Things are not so good in Alabama right now. The day of storms went from overcast to brilliant sunshine. I am on the phone with someone who is in Florida watching the storm map. It’s going to be really bad, he says. Outside is beautiful. The first storm is about 20 minutes away.
I collect the younger daughter, where she is sitting in the girls bathroom with her classmates and the adults, who are watching the rainbow of weather sweep over us on radar maps. I join them until we get an all-clear. Then we drive to the older daughter’s school. There are about 20 minutes until the next storm hits. This is our window.
Outside is gray and blustery. My car windows are all fogged up. We pass a car that is totaled, as if it were dropped on its front corner: wind, panic, other car, random bad luck? A few blocks later, an enormous tree has been uprooted, its branches snagging the power lines; the traffic lights are out.

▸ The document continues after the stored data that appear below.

Context: an optimization exercise on an open-source flow, tuned for small area, a short achievable clock period and few clock cycles per item. The choices shown serve that exercise and are no tape-out recipe. The RTL was checked by simulation tests, not by an equivalence proof against the original design. Power and IR drop assume default switching activity.

v19:
Design glade_div, start of the top module:
module glade_div (
    input  wire        clk,
    input  wire        rst,
    input  wire        start,
    input  wire [1:0]  op,
    input  wire [63:0] a,
    input  wire [63:0] b,
    output wire        ready,
    output wire        done,
    output wire [63:0] result
);
Size: ~210 flip-flops.
make LEC_CHECK=0 CAP_MARGIN=20 CORE_MARGIN=2 CORE_UTILIZATION=40 GPL_TIMING_DRIVEN=0 PLACE_DENSITY=0.6 SETUP_SLACK_MARGIN=0.35 SLEW_MARGIN=20 finish   # period 5.0 ns
run.sh (not shown) runs the stock make flow with config.mk's settings and CLKGATE_MAP_FILE= SYNTH_SCRIPT=/design/flow/synth_recipe.tcl, a recipe that flattens the netlist after the stock synthesis.
v19 completed every stage of the flow, and the final layout passed the timing, DRC and antenna checks.
Testbench counts of v19, summed over its fixed seeds: cycles 24,582, items 2,400.
The inputs of v25 differ from those of v19 as listed below.
Settings: changing SETUP_SLACK_MARGIN from 0.35 to 0.2.
Notes after the runs:
v25 vs. v19: sequential share of layout area barely changed; net count of the finished layout shrank by about 1%; worst-case setup margin in the final layout moved down; worst clock skew +16 ps.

Mommy, this is so exciting, says the younger daughter. I can understand, she continues, that for the adults, you might be a bit worried. You’re thinking: Can I get everyone home safely? But, for us kids, it’s really fun.
The rain has picked up when we reach the older daughter’s school. The children sit against the walls. The teachers have walkie-talkies. Then we all need to take a brace position. The crossing guard comes in. The principal walks the halls and tells everyone what great job they’re doing. The rain lets up and we dash across the parking lot and back into the car.
I’ve counted six police cars! the younger daughter exclaims.
The rest of the day is spent with the TV on, the sirens wailing, the grating caw of the emergency broadcast system. Seek shelter, go to your safe place, hail the size of mothballs, golf balls. A sighting, a wall cloud, a hook, a super cell. In the UK, weather talk has some good words, like parky and diabolical, but essentially you are describing a range of cool and damp. Wednesday was a meteorology-fest.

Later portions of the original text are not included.